Adaptive Dynamic Range Control
RPM Associates Technical Consulting

Modern displays typically produce images by illuminating reflective or transmissive light shutters, often using liquid crystal as the light-modulating element. For this particular project we worked with a reflective LCOS (liquid crystal on silicon) display which was illuminated sequentially by RGB LEDs. It is common to just run the LEDs at full intensity, and modulate the pixels based on the image content. However, if the image is mostly dark, this results in a loss of contrast because of the high illumination levels impinging on leaky shutters or imperfectly off mirrors.

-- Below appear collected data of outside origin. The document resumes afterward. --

<file path="src/rtl/muldiv_unit_pkg.sv">
// muldiv_unit_pkg: HI/LO command encodings and FSM state type shared by the muldiv unit and the control block
package muldiv_unit_pkg;
    localparam logic [2:0] MD_NONE  = 3'b000;
    localparam logic [2:0] MD_MULT  = 3'b001;
    localparam logic [2:0] MD_MULTU = 3'b010;
    localparam logic [2:0] MD_DIV   = 3'b011;
    localparam logic [2:0] MD_DIVU  = 3'b100;
    localparam logic [2:0] MD_MTHI  = 3'b101;
    localparam logic [2:0] MD_MTLO  = 3'b110;
    typedef enum logic [1:0] {S_IDLE, S_MUL, S_DIV} md_state_t;
endpackage

</file>
<file path="src/rtl/muldiv_unit_div_core.sv">
// div_core: 32-bit restoring divider on unsigned magnitudes, one quotient bit per cycle
module div_core (
    input  logic        clk,
    input  logic        rst,
    input  logic        start,
    input  logic [31:0] dividend,
    input  logic [31:0] divisor,
    output logic [31:0] quotient,
    output logic [31:0] remainder,
    output logic        done
);
    logic [31:0] d;
    logic [5:0]  k;
    logic [32:0] t;
    // trial subtract of the divisor from the shifted partial remainder; t[32] is the borrow
    assign t    = {remainder, quotient[31]} - {1'b0, d};
    assign done = k == 6'd0;
    always_ff @(posedge clk or negedge rst) begin
        if (!rst) begin
            quotient  <= '0;
            remainder <= '0;
            d         <= '0;
            k         <= '0;
        end else if (start) begin
            quotient  <= dividend;
            remainder <= '0;
            d         <= divisor;
            k         <= 6'd32;
        end else if (!done) begin
            remainder <= t[32] ? {remainder[30:0], quotient[31]} : t[31:0];
            quotient  <= {quotient[30:0], ~t[32]};
            k         <= k - 6'd1;
        end
    end
endmodule

</file>
<file path="src/rtl/muldiv_unit.sv">
// muldiv_unit: multi-cycle multiply/divide unit owning the architectural HI and LO registers
module muldiv_unit
    import muldiv_unit_pkg::*;
#(
    parameter int MULT_LAT = 5
) (
    input  logic        clk,
    input  logic        rst,
    input  logic [2:0]  mult_op,
    input  logic [31:0] a,
    input  logic [31:0] b,
    output logic [31:0] hi,
    output logic [31:0] lo,
    output logic        busy
);
    md_state_t          state;
    logic [5:0]         cnt;
    logic signed [32:0] ma, mb;
    logic signed [65:0] prod;
    logic               q_neg, r_neg, b_zero, start, is_div;
    logic [31:0]        ua, ub, quo, rem;
    assign is_div = mult_op == MD_DIV;
    assign start  = state == S_IDLE && (is_div || mult_op == MD_DIVU);
    assign ua     = is_div && a[31] ? -a : a;
    assign ub     = is_div && b[31] ? -b : b;
    assign prod   = ma * mb;
    div_core u_div (
        .clk       (clk),
        .rst       (rst),
        .start     (start),
        .dividend  (ua),
        .divisor   (ub),
        .quotient  (quo),
        .remainder (rem),
        .done      ()
    );
    always_ff @(posedge clk or negedge rst) begin
        if (!rst) begin
            state  <= S_IDLE;
            cnt    <= '0;
            hi     <= '0;
            lo     <= '0;
            busy   <= 1'b0;
            ma     <= '0;
            mb     <= '0;
            q_neg  <= 1'b0;
            r_neg  <= 1'b0;
            b_zero <= 1'b0;
        end else begin
            case (state)
                S_IDLE: begin
                    case (mult_op)
                        MD_MTHI: hi <= a;
                        MD_MTLO: lo <= a;
                        MD_MULT, MD_MULTU: begin
                            ma    <= {mult_op == MD_MULT && a[31], a};
                            mb    <= {mult_op == MD_MULT && b[31], b};
                            cnt   <= 6'(MULT_LAT - 1);
                            busy  <= 1'b1;
                            state <= S_MUL;
                        end
                        MD_DIV, MD_DIVU: begin
                            q_neg  <= is_div && (a[31] ^ b[31]);
                            r_neg  <= is_div && a[31];
                            b_zero <= b == 32'd0;
                            cnt    <= 6'd32;
                            busy   <= 1'b1;
                            state  <= S_DIV;
                        end
                        default: ;
                    endcase
                end
                S_MUL: begin
                    if (cnt == 6'd0) begin
                        {hi, lo} <= prod[63:0];
                        busy     <= 1'b0;
                        state    <= S_IDLE;
                    end else
                        cnt <= cnt - 6'd1;
                end
                S_DIV: begin
                    if (cnt == 6'd0) begin
                        if (!b_zero) begin
                            lo <= q_neg ? -quo : quo;
                            hi <= r_neg ? -rem : rem;
                        end
                        busy  <= 1'b0;
                        state <= S_IDLE;
                    end else
                        cnt <= cnt - 6'd1;
                end
                default: state <= S_IDLE;
            endcase
        end
    end
endmodule

</file>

It is possible to improve the image by monitoring the image content in real time and scaling both the LED intensity and the pixel values to produce improved contrast. As a simple example, consider a completely black image. Normally the pixels would have value 0 and the LEDs are at full power (call it 1). ADRC would (simplistically) reduce the LED intensity to 0, resulting in much better contrast. In real world applications both the pixels and the LEDs are partially scaled in opposite directions, and things like display gamma and LED wavelength shifts with current have to be accounted for. This project used an FPGA to perform the real-time pixel scaling (every pixel in the image has to be multiplied by a variable scaling factor at the full frame rate), control the LED intensity per frame, and monitor the image to determine the amount of pixel and LED scaling to apply in each frame.